Aim of the exercise -> In the records below, find the line holding "logic signed [Z_W-1:0] v;" and the line holding "skips the rotation.". Set down both, with every line between them, exactly.

Extracted material ->
==> src/sv/hdg_pkg.sv <==
// ----------------------------------------------------------------------------
// hdg_pkg - shared types and constants of the heading pipeline
// Fixed-point formats, the arctangent table and the word that moves from one
// CORDIC cell to the next.
// ----------------------------------------------------------------------------
package hdg_pkg;

  // CORDIC depth and angle scale (degrees * 2^ANGLE_FRAC_BITS)
  localparam int CORDIC_STEPS    = 16;
  localparam int ANGLE_FRAC_BITS = 16;
  localparam int IDX_W           = 4;

  // Vector width: 17-bit folded reading scaled by 2^CORDIC_STEPS plus gain headroom
  localparam int XY_W = 36;
  // Angle width: holds +-280 deg of CORDIC output plus a 511 deg offset
  localparam int Z_W  = 28;

  localparam int RD_W  = 16;
  localparam int OFF_W = 9;
  localparam int HDG_W = 9;

  localparam logic [OFF_W-1:0] OFFSET_RESET = 9'd96;

  localparam logic signed [Z_W-1:0] Z_90  = Z_W'(90 * (1 << ANGLE_FRAC_BITS));
  localparam logic signed [Z_W-1:0] Z_180 = Z_W'(180 * (1 << ANGLE_FRAC_BITS));
  localparam logic signed [Z_W-1:0] Z_360 = Z_W'(360 * (1 << ANGLE_FRAC_BITS));

  // Word handed along the cell chain
  typedef struct packed {
    logic                  byp;  // axis input: angle already exact, skip rotation
    logic signed [XY_W-1:0] x;
    logic signed [XY_W-1:0] y;
    logic signed [Z_W-1:0]  z;
  } hdg_vec_t;

  // atan(2^-i) in degrees * 2^16, rounded to nearest
  function automatic logic signed [Z_W-1:0] atan_deg(input logic [IDX_W-1:0] idx);
    logic signed [Z_W-1:0] v;
    unique case (idx)
      4'd0:    v = 28'sd2949120;
      4'd1:    v = 28'sd1740967;
      4'd2:    v = 28'sd919879;
      4'd3:    v = 28'sd466945;
      4'd4:    v = 28'sd234379;
      4'd5:    v = 28'sd117304;
      4'd6:    v = 28'sd58666;
      4'd7:    v = 28'sd29335;
      4'd8:    v = 28'sd14668;
      4'd9:    v = 28'sd7334;
      4'd10:   v = 28'sd3667;
      4'd11:   v = 28'sd1833;
      4'd12:   v = 28'sd917;
      4'd13:   v = 28'sd458;
      4'd14:   v = 28'sd229;
      4'd15:   v = 28'sd115;
      default: v = '0;
    endcase
    return v;
  endfunction

endpackage

==> src/sv/hdg_prep.sv <==
// ----------------------------------------------------------------------------
// hdg_prep - quadrant fold and axis detection
// Folds the reading into the right half plane, sets the start angle and
// flags readings on an axis, whose angle is exact and skips the rotation.
// ----------------------------------------------------------------------------
module hdg_prep (
  input  logic                                 clk,
  input  logic                                 rst_n,
  input  logic                                 en,
  input  logic                                 vld_i,
  input  logic signed [hdg_pkg::RD_W-1:0]      x_i,
  input  logic signed [hdg_pkg::RD_W-1:0]      y_i,
  output logic                                 vld_o,
  output hdg_pkg::hdg_vec_t                    vec_o
);

  localparam int FW  = hdg_pkg::RD_W + 1;
  localparam int PAD = hdg_pkg::XY_W - FW - hdg_pkg::CORDIC_STEPS;

  logic                     vld_r;
  hdg_pkg::hdg_vec_t        vec_r;
  hdg_pkg::hdg_vec_t        vec_nxt;
  logic signed [FW-1:0]     xe;
  logic signed [FW-1:0]     ye;
  logic signed [FW-1:0]     xf;
  logic signed [FW-1:0]     yf;
  logic                     x_zero;
  logic                     y_zero;

  // fold, start angle and axis bypass
  always_comb begin
    xe     = {x_i[hdg_pkg::RD_W-1], x_i};
    ye     = {y_i[hdg_pkg::RD_W-1], y_i};
    x_zero = (x_i == '0);
    y_zero = (y_i == '0);
    xf     = x_i[hdg_pkg::RD_W-1] ? -xe : xe;
    yf     = x_i[hdg_pkg::RD_W-1] ? -ye : ye;

    vec_nxt.byp = x_zero || y_zero;
    vec_nxt.x   = {{PAD{xf[FW-1]}}, xf, {hdg_pkg::CORDIC_STEPS{1'b0}}};
    vec_nxt.y   = {{PAD{yf[FW-1]}}, yf, {hdg_pkg::CORDIC_STEPS{1'b0}}};

    priority if (y_zero) begin
      vec_nxt.z = x_i[hdg_pkg::RD_W-1] ? hdg_pkg::Z_180 : '0;
    end else if (x_zero) begin
      vec_nxt.z = y_i[hdg_pkg::RD_W-1] ? -hdg_pkg::Z_90 : hdg_pkg::Z_90;
    end else if (x_i[hdg_pkg::RD_W-1]) begin
      vec_nxt.z = y_i[hdg_pkg::RD_W-1] ? -hdg_pkg::Z_180 : hdg_pkg::Z_180;
    end else begin
      vec_nxt.z = '0;
    end
  end

  // valid bit
  always_ff @(posedge clk) begin
    if (!rst_n) begin
      vld_r <= 1'b0;
    end else if (en) begin
      vld_r <= vld_i;
    end
  end

  // payload
  always_ff @(posedge clk) begin
    if (en) begin
      vec_r <= vec_nxt;
    end
  end

  assign vld_o = vld_r;
  assign vec_o = vec_r;

endmodule

==> config.mk <==
export PLATFORM = sky130hd
export DESIGN_NAME = hdg_prep
export DESIGN_NICKNAME = d
export VERILOG_FILES = /design/src/sv/hdg_pkg.sv /design/src/sv/hdg_prep.sv
export SDC_FILE = /design/constraint.sdc
export NUM_CORES = 1
export LEC_CHECK = 0
export BUFFER_PORTS_ARGS = -buffer_cell sky130_fd_sc_hd__buf_4
export CAP_MARGIN = 40
export CELL_PAD_IN_SITES_DETAIL_PLACEMENT = 1
export CELL_PAD_IN_SITES_GLOBAL_PLACEMENT = 1
export CORE_MARGIN = 10
export CORE_UTILIZATION = 35
export CTS_CLUSTER_DIAMETER = 120
export DETAILED_ROUTE_END_ITERATION = 16
export PLACE_DENSITY = 0.95
export SYNTH_ARGS = -nofsm -noshare
export SYNTH_HDL_FRONTEND = slang
export SYNTH_SLANG_ARGS = --single-unit
==> constraint.sdc <==
create_clock -name clk -period 4.65 [get_ports clk]
set_input_delay 1.395 -clock clk [delete_from_list [all_inputs] [get_ports clk]]
set_output_delay 1.395 -clock clk [all_outputs]
set_load 0.02 [all_outputs]
==> impl_metrics.csv <==
group,metric,value,unit
layout,fillers,773,
pwr,peakVddDrop,108,uV
placement,routabilityCongestion,0.796,
sta,finalCritPeriodShare,57.4,%
clock_network,tritoncts,"built",
critical_path,cp_max_fo,3,
routing,routedWlPerCell,18.0,um
worst_hold_path,hold_start,"vld_o$_SDFFE_PN0P_",
routing,wl,7090,um
pwr,powerDensity,312,nW/um2
critical_path,cp_slowest_cell,"o41ai_1",
layout,final_nets,335,
sta,rsz0062_at_grt,"no",
placement,dp_hpwl,5810,um
routing,num_vias,1780,
sta,fin_crit,2.67,ns
logic_synthesis,ys_top_cells_by_area,"edfxtp_1 (49%), buf_4 (18%), xnor2_1 (8.4%), nand2_1 (2.0%), o21ai_0 (1.8%)",
logic_synthesis,ys_ff_latch,42,
logic_synthesis,syn_avg_cell_area,11.4,um2
critical_path,worstSetupPathType,"in2reg",
clock_network,clk_pin_slew_worst_paths,0.07,ns
sta,relSlewSlack,63.0,%
logic_synthesis,yosysMostFrequentCell,"buf_4",
clock_network,cts_buffers,5,
layout,multi_input_area,930,um2
floorplanning,rows,30,
critical_path,arrival,2.70,ns
sta,finalHoldViolCount,0,
routing,firstDrtPassIters,4,
sta,max_freq,375,MHz
sta,tns,0,ns
routing,drt_iter0_markers,117,
worst_hold_path,whs_endpoint,"vld_o$_SDFFE_PN0P_",
clock_network,clock_latency,0.28,ns
floorplanning,start_util,36.2,%
critical_path,critPathLaunchType,"primary input",
sta,worst_hold_slack,0.534,ns
critical_path,cpLargestDelayFamily,"simple AND/OR/NAND/NOR gates",
global_route,grt.total_usage,12.4,%
routing,drt-vias-per-instance,4.52,
critical_path,reg2reg_depth,2,
logic_synthesis,synth_ff_type,"edfxtp_1",
logic_synthesis,synthCells,218,
floorplanning,ios,138,
clock_network,clock_sinks,42,
clock_network,cts_buffer_depth,2,
logic_synthesis,synth_top_area_share,49.5,%
sta,finalMaxSlewViolations,0,
floorplanning,die_w,104,um
sta,clock_skew,0,ns
layout,area.sequential,1250,um2
logic_synthesis,netlist_area,2490,um2
floorplanning,core,6870,um2
critical_path,rr_endpoint,"vld_o$_SDFFE_PN0P_",
sta,setup_viol,0,
routing,antenna_left,0,
layout,n_antenna_cell,0,
logic_synthesis,synth_seq_area_share,50.3,%
placement,io_buffers,88,
worst_hold_path,whs_path_depth,2,
critical_path,rrSetupSlack,4.05,ns
global_route,antenna_found_initial,0,
global_route,grt_pass1_vias,2084,
routing,drcViolationCount,0,
critical_path,path_buf_inv,1,
pwr,p_leak,1.30,nW
global_route,grt_max_degree,43,
logic_synthesis,ys_types,38,
clock_network,cts_root_buf,"clkbuf_8",
floorplanning,die_h,104,um
status,status,"finished clean",
layout,layout-drive-gt1-share,34.6,%
logic_synthesis,synthArstFlopShare,0,%
sta,worst_slew_pin_slew,0.556,ns
worst_hold_path,hp-class,"reg2reg",
layout,syn2layout_area_growth,23.2,%
critical_path,r2r-start,"vld_o$_SDFFE_PN0P_",
global_route,grt_pass1_wl,10800,um
critical_path,worstSetupEndpointType,"register",
clock_network,postCtsHoldBufs,0,
critical_path,critPathRequiredTime,4.68,ns
logic_synthesis,synth_commonest_cells,"buf_4 (60), edfxtp_1 (41), xnor2_1 (24)",
logic_synthesis,yosysWarnings,0,
clock_network,cts_setup_buffers,0,
run,cap_violations,0,
clock_network,post_cts_resized,0,
sta,worst_slack,1.98,ns
layout,utilization,44.6,%
placement,pre_cts_ws,1.70,ns
critical_path,crit_path_cell_trace,"buf_4 -> nor3_1 -> nand4_1 -> o41ai_1 -> xnor2_1",
logic_synthesis,yosysTopAreaCell,"edfxtp_1",
critical_path,critPathMaxStageDelay,0.46,ns
clock_network,htreeDepth,2,
floorplanning,die_area,10900,um2
critical_path,critPathLaunch,"x_i[8]",
logic_synthesis,synth_edf_count,41,
pwr,p_total,958,uW
global_route,overflow,0,
[registers in the layout (all words and copies together) (netlist names)]
name,flops
vld_o,1
vec_o,41
[metal layers]
layer,wire (um),global-route usage [%],vias to the layer above
met1,2650,12.2,857
met5,0,0,-
met3,593,4.77,14
met2,3670,22.4,97
li1,-,-,812
met4,172,5.27,0
[worst max-delay path by stage]
| stage | end | slack [ns] | cells after the start |
|---|---|---|---|
| after floorplan | vec_o[22]$_SDFFCE_PP0P_ | 2.02 | 4 |
| after global placement | vec_o[22]$_SDFFCE_PP0P_ | 1.86 | 5 |
| after detailed placement | vec_o[93]$_DFFE_PP_ | 1.70 | 5 |
| after CTS | vec_o[93]$_DFFE_PP_ | 2.00 | 5 |
| after global routing | vec_o[93]$_DFFE_PP_ | 1.82 | 5 |
| final | vec_o[93]$_DFFE_PP_ | 1.98 | 5 |
[tightest hold or removal path, delay by kind of cell (launching register included)]
kind,cells,cell delay (ns)
multiplexers,1,0.07
flip-flops,1,0.33
AND/OR/NAND/NOR,1,0.10
[power breakdown]
| group | internal, mW | switching [mW] | total [mW] | leakage (nW) |
|---|---|---|---|---|
| Clock | 0.103 | 0.120 | 0.224 | 0.0426 |
| Combinational | 0.0959 | 0.166 | 0.262 | 0.852 |
| Sequential | 0.459 | 0.0133 | 0.472 | 0.408 |
[through the flow]
| stage | cell area [um2] | std cells |
|---|---|---|
| floorplan | 2670 | 267 |
| global placement | 2980 | 386 |
| detailed placement | 2980 | 386 |
| CTS | 3070 | 394 |
| global route | 3070 | 394 |
| finish | 3070 | 394 |
[final cells by class]
class | instances | area share (%)
flip-flops and latches | 42 | 40.8
multi-input cells | 154 | 30.3
repair buffers | 88 | 21.6
well taps | 96 | 3.92
clock buffers | 6 | 2.37
inverters | 6 | 0.735
clock inverters | 2 | 0.286
[kinds of logic (layout without fill, tap and decap cells)]
logic type      count (synthesis)  in the layout  synth area share [%]
mux                             2              2                 0.855
flops                          42             42                  50.3
fa+ha+maj                       2              2                  1.01
xor+xnor                       27             27                  9.50
compound gates                 29             29                  8.19
other cells                     1             50                 0.151
simple gates                   44             44                  10.3
buf+inv                        71            102                  19.8
[placed cells by master (no fill, tap or decap), drive strengths merged, types with 2 or more instances in the layout]
| master | n |
|---|---|
| clkinv | 2 |
| nor3 | 5 |
| xor2 | 3 |
| ha | 2 |
| o41ai | 4 |
| or4 | 3 |
| a21oi | 4 |
| o211ai | 2 |
| conb | 50 |
| nand2 | 13 |
| buf | 88 |
| o21ai | 10 |
| nand4 | 4 |
| o31ai | 6 |
| inv | 6 |
| xnor2 | 24 |
| edfxtp | 41 |
| nand3 | 2 |
| nor2 | 7 |
| nor2b | 2 |
| clkbuf | 6 |
| nand2b | 3 |
| nor4 | 2 |
Power figures use the tool's default switching activity.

Final answer ->
    logic signed [Z_W-1:0] v;
    unique case (idx)
      4'd0:    v = 28'sd2949120;
      4'd1:    v = 28'sd1740967;
      4'd2:    v = 28'sd919879;
      4'd3:    v = 28'sd466945;
      4'd4:    v = 28'sd234379;
      4'd5:    v = 28'sd117304;
      4'd6:    v = 28'sd58666;
      4'd7:    v = 28'sd29335;
      4'd8:    v = 28'sd14668;
      4'd9:    v = 28'sd7334;
      4'd10:   v = 28'sd3667;
      4'd11:   v = 28'sd1833;
      4'd12:   v = 28'sd917;
      4'd13:   v = 28'sd458;
      4'd14:   v = 28'sd229;
      4'd15:   v = 28'sd115;
      default: v = '0;
    endcase
    return v;
  endfunction

endpackage

==> src/sv/hdg_prep.sv <==
// ----------------------------------------------------------------------------
// hdg_prep - quadrant fold and axis detection
// Folds the reading into the right half plane, sets the start angle and
// flags readings on an axis, whose angle is exact and skips the rotation.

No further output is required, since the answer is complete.